Author(s): Sager PT, Capece R, Lipka L, Strony J, Yang B, Suresh R, Mitchel Y, Veltri E

Affiliation(s): Schering-Plough Research Institute, 2015 Galloping Hill Road, Kenilworth, NJ 07033-1300, USA. psager@alum.mit.edu

Publication date & source: 2005-04, Atherosclerosis., 179(2):361-7. Epub 2004 Dec 15.

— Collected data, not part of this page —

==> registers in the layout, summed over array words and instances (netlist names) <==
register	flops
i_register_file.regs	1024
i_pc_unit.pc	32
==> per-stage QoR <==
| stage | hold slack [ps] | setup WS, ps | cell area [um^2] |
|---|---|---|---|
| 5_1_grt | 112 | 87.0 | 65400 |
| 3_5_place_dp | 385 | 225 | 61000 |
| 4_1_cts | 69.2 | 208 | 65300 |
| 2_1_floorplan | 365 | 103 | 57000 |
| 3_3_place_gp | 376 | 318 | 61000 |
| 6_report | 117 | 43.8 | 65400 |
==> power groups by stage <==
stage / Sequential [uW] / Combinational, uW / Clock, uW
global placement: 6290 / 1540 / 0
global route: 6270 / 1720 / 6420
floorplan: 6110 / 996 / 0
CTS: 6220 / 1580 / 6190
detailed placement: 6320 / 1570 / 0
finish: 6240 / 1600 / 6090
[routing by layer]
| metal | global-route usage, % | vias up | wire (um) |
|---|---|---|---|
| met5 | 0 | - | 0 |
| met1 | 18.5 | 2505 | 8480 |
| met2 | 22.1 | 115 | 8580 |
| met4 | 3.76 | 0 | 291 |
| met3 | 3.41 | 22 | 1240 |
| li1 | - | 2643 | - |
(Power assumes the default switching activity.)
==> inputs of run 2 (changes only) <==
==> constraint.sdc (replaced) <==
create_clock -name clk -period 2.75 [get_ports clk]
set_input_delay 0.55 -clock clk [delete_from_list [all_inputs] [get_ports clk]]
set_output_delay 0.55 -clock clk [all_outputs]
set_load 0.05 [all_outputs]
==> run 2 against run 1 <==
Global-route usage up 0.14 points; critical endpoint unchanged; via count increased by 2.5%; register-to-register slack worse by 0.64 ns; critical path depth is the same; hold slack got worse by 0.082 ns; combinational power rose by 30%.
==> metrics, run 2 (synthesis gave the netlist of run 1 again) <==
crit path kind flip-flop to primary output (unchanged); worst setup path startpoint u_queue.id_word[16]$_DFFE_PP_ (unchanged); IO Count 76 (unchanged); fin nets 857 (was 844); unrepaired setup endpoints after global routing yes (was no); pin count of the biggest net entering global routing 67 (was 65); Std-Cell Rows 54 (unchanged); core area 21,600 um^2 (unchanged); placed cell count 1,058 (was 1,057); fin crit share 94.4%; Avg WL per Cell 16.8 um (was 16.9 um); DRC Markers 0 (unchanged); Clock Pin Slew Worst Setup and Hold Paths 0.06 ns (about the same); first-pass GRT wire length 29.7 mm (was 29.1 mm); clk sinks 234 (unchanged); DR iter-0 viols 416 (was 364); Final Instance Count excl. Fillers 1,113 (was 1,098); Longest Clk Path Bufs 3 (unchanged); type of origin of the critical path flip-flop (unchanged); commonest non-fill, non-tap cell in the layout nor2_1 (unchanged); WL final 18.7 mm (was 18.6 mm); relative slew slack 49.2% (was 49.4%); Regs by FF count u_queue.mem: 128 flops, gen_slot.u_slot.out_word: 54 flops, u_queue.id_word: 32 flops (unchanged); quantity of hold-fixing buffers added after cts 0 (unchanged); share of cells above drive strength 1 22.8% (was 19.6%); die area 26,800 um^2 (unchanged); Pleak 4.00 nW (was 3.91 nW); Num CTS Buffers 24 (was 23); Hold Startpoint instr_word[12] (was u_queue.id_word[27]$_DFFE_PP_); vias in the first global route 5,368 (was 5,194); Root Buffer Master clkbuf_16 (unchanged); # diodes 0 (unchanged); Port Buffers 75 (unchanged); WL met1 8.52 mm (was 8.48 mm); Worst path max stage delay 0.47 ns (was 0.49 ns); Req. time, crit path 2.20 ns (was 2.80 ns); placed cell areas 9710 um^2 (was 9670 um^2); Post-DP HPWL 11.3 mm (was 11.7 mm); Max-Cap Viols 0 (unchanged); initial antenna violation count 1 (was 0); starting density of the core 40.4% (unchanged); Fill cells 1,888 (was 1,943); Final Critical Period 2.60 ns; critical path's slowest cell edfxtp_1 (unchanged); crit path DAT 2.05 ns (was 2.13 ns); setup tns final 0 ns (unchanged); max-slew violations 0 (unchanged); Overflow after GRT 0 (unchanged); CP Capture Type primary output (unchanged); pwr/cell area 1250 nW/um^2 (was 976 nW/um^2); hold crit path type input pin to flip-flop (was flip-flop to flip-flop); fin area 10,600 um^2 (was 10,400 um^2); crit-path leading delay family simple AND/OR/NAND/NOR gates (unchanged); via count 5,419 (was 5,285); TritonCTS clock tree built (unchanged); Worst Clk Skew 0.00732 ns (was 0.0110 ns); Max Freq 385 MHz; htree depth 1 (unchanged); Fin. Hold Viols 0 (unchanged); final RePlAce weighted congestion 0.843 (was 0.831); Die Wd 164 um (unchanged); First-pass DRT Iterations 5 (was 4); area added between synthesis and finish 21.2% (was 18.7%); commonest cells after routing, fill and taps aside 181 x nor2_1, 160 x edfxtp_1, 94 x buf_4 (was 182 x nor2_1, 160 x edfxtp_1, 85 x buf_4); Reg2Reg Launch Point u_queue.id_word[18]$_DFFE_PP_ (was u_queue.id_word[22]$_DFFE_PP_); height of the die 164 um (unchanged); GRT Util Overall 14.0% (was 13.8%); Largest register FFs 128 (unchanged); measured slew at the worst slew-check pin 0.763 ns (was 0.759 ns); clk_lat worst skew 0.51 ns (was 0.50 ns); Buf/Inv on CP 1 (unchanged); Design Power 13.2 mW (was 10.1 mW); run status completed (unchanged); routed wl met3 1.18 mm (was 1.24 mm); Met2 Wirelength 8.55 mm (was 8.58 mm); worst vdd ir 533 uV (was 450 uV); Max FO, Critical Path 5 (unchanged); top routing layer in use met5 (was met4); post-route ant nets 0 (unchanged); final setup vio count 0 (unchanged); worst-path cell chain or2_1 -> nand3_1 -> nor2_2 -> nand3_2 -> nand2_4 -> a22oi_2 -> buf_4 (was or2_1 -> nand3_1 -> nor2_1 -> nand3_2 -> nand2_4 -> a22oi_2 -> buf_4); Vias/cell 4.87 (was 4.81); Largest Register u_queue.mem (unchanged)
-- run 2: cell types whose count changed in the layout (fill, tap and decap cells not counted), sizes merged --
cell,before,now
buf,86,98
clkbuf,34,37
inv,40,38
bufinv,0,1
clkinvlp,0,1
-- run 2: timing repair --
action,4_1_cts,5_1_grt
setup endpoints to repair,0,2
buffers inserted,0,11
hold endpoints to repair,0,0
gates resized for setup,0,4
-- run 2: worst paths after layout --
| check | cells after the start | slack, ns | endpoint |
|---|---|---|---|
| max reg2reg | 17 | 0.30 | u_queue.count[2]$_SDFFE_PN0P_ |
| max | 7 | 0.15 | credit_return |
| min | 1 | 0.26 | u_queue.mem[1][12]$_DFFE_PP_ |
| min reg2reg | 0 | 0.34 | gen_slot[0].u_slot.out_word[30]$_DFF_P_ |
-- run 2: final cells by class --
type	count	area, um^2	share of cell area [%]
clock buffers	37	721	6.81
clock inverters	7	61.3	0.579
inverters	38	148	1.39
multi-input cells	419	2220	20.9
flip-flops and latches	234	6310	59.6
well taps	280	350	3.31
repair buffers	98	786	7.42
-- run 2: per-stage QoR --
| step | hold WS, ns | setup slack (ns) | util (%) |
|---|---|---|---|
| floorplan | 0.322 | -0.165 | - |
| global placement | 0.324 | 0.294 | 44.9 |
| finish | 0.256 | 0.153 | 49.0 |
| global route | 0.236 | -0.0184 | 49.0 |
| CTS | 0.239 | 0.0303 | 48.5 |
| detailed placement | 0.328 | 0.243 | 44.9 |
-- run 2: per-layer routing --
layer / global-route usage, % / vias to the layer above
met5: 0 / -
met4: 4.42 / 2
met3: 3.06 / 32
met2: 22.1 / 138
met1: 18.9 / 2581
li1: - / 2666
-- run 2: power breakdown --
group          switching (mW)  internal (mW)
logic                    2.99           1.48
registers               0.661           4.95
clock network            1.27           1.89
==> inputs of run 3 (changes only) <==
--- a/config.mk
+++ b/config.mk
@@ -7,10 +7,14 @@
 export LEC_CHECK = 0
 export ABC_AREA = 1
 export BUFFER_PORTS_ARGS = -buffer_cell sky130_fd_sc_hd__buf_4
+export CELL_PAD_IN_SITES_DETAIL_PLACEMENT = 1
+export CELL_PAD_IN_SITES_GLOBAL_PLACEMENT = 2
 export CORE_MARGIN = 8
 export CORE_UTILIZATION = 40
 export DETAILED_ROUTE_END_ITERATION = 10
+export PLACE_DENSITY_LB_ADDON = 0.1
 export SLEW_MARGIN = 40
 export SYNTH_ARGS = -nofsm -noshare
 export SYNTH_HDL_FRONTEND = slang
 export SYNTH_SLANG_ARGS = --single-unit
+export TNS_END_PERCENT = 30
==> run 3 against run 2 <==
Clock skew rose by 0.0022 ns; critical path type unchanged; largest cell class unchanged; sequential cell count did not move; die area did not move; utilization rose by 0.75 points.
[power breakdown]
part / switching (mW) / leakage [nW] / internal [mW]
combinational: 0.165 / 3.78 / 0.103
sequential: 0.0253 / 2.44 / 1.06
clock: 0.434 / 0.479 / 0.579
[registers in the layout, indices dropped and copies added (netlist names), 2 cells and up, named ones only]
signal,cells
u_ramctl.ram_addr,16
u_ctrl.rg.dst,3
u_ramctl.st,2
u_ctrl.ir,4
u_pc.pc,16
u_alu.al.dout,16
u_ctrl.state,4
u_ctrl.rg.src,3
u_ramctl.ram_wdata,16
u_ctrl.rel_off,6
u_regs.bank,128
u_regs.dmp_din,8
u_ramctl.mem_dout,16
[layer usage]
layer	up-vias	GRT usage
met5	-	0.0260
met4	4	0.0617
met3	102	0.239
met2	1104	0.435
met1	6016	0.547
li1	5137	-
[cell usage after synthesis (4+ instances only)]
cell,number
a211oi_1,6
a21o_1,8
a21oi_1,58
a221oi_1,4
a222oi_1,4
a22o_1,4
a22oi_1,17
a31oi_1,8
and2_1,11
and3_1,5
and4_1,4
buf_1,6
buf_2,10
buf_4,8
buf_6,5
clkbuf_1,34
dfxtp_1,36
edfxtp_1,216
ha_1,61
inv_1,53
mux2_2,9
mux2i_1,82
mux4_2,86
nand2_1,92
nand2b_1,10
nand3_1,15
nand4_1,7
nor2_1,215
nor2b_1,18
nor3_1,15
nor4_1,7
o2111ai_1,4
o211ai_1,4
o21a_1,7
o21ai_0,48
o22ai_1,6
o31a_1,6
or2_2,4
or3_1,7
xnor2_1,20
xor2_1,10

Publication type: Clinical Trial; Multicenter Study; Randomized Controlled Trial

OBJECTIVE: This study assessed the effect of coadministration of ezetimibe and simvastatin on high sensitivity C-reactive protein (hs-CRP) in a large subject cohort (N=1089). METHODS: Data were combined from two nearly identical prospective trials. After dietary stabilization, washout period, and placebo lead-in period, patients with baseline low-density lipoprotein cholesterol (LDL-C) > or =3.75-6.50 mmol/l and triglycerides (TG) < or =4.0 mmol/l were randomized to one of the following daily treatments for 12 weeks: ezetimibe 10 mg; simvastatin monotherapy (10, 20, 40, or 80 mg); ezetimibe 10mg plus simvastatin (10, 20, 40, or 80 mg); or placebo. The primary analysis was the percent change in hs-CRP for the pooled ezetimibe plus simvastatin versus simvastatin monotherapy cohorts. RESULTS: Ezetimibe coadministered with simvastatin more than doubled the hs-CRP reduction compared to simvastatin monotherapy (-33.3% versus -14.3%, p<0.01). At each individual simvastatin dose level, coadministration therapy exerted significant further incremental hs-CRP reductions compared to simvastatin monotherapy. Similar hs-CRP reductions with coadministered ezetimibe and simvastatin were observed in the major subgroups examined (coronary heart disease, gender, age, baseline LDL-C, and body mass index). CONCLUSION: In this large subject cohort, ezetimibe coadministered with simvastatin significantly reduced hs-CRP, suggesting a possible additional anti-inflammatory/anti-atherosclerotic action of combination therapy compared to simvastatin monotherapy.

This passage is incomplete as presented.